[Source records]
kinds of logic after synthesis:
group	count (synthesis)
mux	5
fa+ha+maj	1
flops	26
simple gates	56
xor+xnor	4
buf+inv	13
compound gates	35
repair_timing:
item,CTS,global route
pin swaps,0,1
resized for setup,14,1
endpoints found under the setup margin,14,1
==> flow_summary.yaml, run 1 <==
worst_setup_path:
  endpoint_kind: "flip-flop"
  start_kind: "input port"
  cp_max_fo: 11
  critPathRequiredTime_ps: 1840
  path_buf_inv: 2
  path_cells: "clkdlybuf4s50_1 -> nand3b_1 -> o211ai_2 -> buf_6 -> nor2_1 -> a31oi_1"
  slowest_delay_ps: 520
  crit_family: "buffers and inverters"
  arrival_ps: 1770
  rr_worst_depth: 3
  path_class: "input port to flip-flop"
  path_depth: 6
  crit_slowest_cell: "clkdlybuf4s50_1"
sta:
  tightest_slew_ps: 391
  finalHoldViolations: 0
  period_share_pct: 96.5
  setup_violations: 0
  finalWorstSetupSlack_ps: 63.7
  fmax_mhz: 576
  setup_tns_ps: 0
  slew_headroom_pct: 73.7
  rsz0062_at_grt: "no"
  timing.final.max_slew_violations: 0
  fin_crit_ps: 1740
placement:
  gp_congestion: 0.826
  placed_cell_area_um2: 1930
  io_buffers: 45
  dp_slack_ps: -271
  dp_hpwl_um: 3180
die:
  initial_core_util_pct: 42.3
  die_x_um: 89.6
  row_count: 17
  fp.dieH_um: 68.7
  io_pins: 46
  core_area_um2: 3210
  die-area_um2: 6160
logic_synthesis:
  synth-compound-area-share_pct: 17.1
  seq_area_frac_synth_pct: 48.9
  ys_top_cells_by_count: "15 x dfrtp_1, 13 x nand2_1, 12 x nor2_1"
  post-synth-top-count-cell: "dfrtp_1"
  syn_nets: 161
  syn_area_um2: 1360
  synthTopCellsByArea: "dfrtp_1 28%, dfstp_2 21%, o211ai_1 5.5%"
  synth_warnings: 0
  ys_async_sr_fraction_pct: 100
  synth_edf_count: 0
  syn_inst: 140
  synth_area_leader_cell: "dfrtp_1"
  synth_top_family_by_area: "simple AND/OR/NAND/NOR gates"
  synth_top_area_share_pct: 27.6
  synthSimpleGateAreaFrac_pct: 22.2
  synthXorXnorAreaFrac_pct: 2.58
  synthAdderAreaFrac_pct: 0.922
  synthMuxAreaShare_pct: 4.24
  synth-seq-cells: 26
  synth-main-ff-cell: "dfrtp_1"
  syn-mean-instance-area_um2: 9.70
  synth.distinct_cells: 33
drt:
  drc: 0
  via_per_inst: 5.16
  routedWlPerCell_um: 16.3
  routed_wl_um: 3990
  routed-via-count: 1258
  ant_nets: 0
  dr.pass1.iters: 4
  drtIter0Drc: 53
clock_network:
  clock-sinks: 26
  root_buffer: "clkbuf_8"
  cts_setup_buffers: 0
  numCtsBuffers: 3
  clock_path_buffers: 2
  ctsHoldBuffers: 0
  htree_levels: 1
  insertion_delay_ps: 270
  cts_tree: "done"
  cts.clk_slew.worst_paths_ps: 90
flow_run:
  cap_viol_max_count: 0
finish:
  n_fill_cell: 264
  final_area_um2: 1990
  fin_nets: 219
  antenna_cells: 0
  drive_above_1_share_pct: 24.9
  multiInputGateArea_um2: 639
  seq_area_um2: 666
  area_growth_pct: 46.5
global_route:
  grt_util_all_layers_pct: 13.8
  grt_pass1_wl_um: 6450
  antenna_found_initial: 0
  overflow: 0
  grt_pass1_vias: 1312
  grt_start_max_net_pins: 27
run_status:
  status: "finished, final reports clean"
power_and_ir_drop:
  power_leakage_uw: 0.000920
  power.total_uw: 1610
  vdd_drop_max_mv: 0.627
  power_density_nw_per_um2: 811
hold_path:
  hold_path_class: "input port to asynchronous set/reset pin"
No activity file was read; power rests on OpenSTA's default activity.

→ What the task asks: Write the complete data out, exactly as above.

→ Reply to the exercise:
kinds of logic after synthesis:
group	count (synthesis)
mux	5
fa+ha+maj	1
flops	26
simple gates	56
xor+xnor	4
buf+inv	13
compound gates	35
repair_timing:
item,CTS,global route
pin swaps,0,1
resized for setup,14,1
endpoints found under the setup margin,14,1
==> flow_summary.yaml, run 1 <==
worst_setup_path:
  endpoint_kind: "flip-flop"
  start_kind: "input port"
  cp_max_fo: 11
  critPathRequiredTime_ps: 1840
  path_buf_inv: 2
  path_cells: "clkdlybuf4s50_1 -> nand3b_1 -> o211ai_2 -> buf_6 -> nor2_1 -> a31oi_1"
  slowest_delay_ps: 520
  crit_family: "buffers and inverters"
  arrival_ps: 1770
  rr_worst_depth: 3
  path_class: "input port to flip-flop"
  path_depth: 6
  crit_slowest_cell: "clkdlybuf4s50_1"
sta:
  tightest_slew_ps: 391
  finalHoldViolations: 0
  period_share_pct: 96.5
  setup_violations: 0
  finalWorstSetupSlack_ps: 63.7
  fmax_mhz: 576
  setup_tns_ps: 0
  slew_headroom_pct: 73.7
  rsz0062_at_grt: "no"
  timing.final.max_slew_violations: 0
  fin_crit_ps: 1740
placement:
  gp_congestion: 0.826
  placed_cell_area_um2: 1930
  io_buffers: 45
  dp_slack_ps: -271
  dp_hpwl_um: 3180
die:
  initial_core_util_pct: 42.3
  die_x_um: 89.6
  row_count: 17
  fp.dieH_um: 68.7
  io_pins: 46
  core_area_um2: 3210
  die-area_um2: 6160
logic_synthesis:
  synth-compound-area-share_pct: 17.1
  seq_area_frac_synth_pct: 48.9
  ys_top_cells_by_count: "15 x dfrtp_1, 13 x nand2_1, 12 x nor2_1"
  post-synth-top-count-cell: "dfrtp_1"
  syn_nets: 161
  syn_area_um2: 1360
  synthTopCellsByArea: "dfrtp_1 28%, dfstp_2 21%, o211ai_1 5.5%"
  synth_warnings: 0
  ys_async_sr_fraction_pct: 100
  synth_edf_count: 0
  syn_inst: 140
  synth_area_leader_cell: "dfrtp_1"
  synth_top_family_by_area: "simple AND/OR/NAND/NOR gates"
  synth_top_area_share_pct: 27.6
  synthSimpleGateAreaFrac_pct: 22.2
  synthXorXnorAreaFrac_pct: 2.58
  synthAdderAreaFrac_pct: 0.922
  synthMuxAreaShare_pct: 4.24
  synth-seq-cells: 26
  synth-main-ff-cell: "dfrtp_1"
  syn-mean-instance-area_um2: 9.70
  synth.distinct_cells: 33
drt:
  drc: 0
  via_per_inst: 5.16
  routedWlPerCell_um: 16.3
  routed_wl_um: 3990
  routed-via-count: 1258
  ant_nets: 0
  dr.pass1.iters: 4
  drtIter0Drc: 53
clock_network:
  clock-sinks: 26
  root_buffer: "clkbuf_8"
  cts_setup_buffers: 0
  numCtsBuffers: 3
  clock_path_buffers: 2
  ctsHoldBuffers: 0
  htree_levels: 1
  insertion_delay_ps: 270
  cts_tree: "done"
  cts.clk_slew.worst_paths_ps: 90
flow_run:
  cap_viol_max_count: 0
finish:
  n_fill_cell: 264
  final_area_um2: 1990
  fin_nets: 219
  antenna_cells: 0
  drive_above_1_share_pct: 24.9
  multiInputGateArea_um2: 639
  seq_area_um2: 666
  area_growth_pct: 46.5
global_route:
  grt_util_all_layers_pct: 13.8
  grt_pass1_wl_um: 6450
  antenna_found_initial: 0
  overflow: 0
  grt_pass1_vias: 1312
  grt_start_max_net_pins: 27
run_status:
  status: "finished, final reports clean"
power_and_ir_drop:
  power_leakage_uw: 0.000920
  power.total_uw: 1610
  vdd_drop_max_mv: 0.627
  power_density_nw_per_um2: 811
hold_path:
  hold_path_class: "input port to asynchronous set/reset pin"
No activity file was read; power rests on OpenSTA's default activity.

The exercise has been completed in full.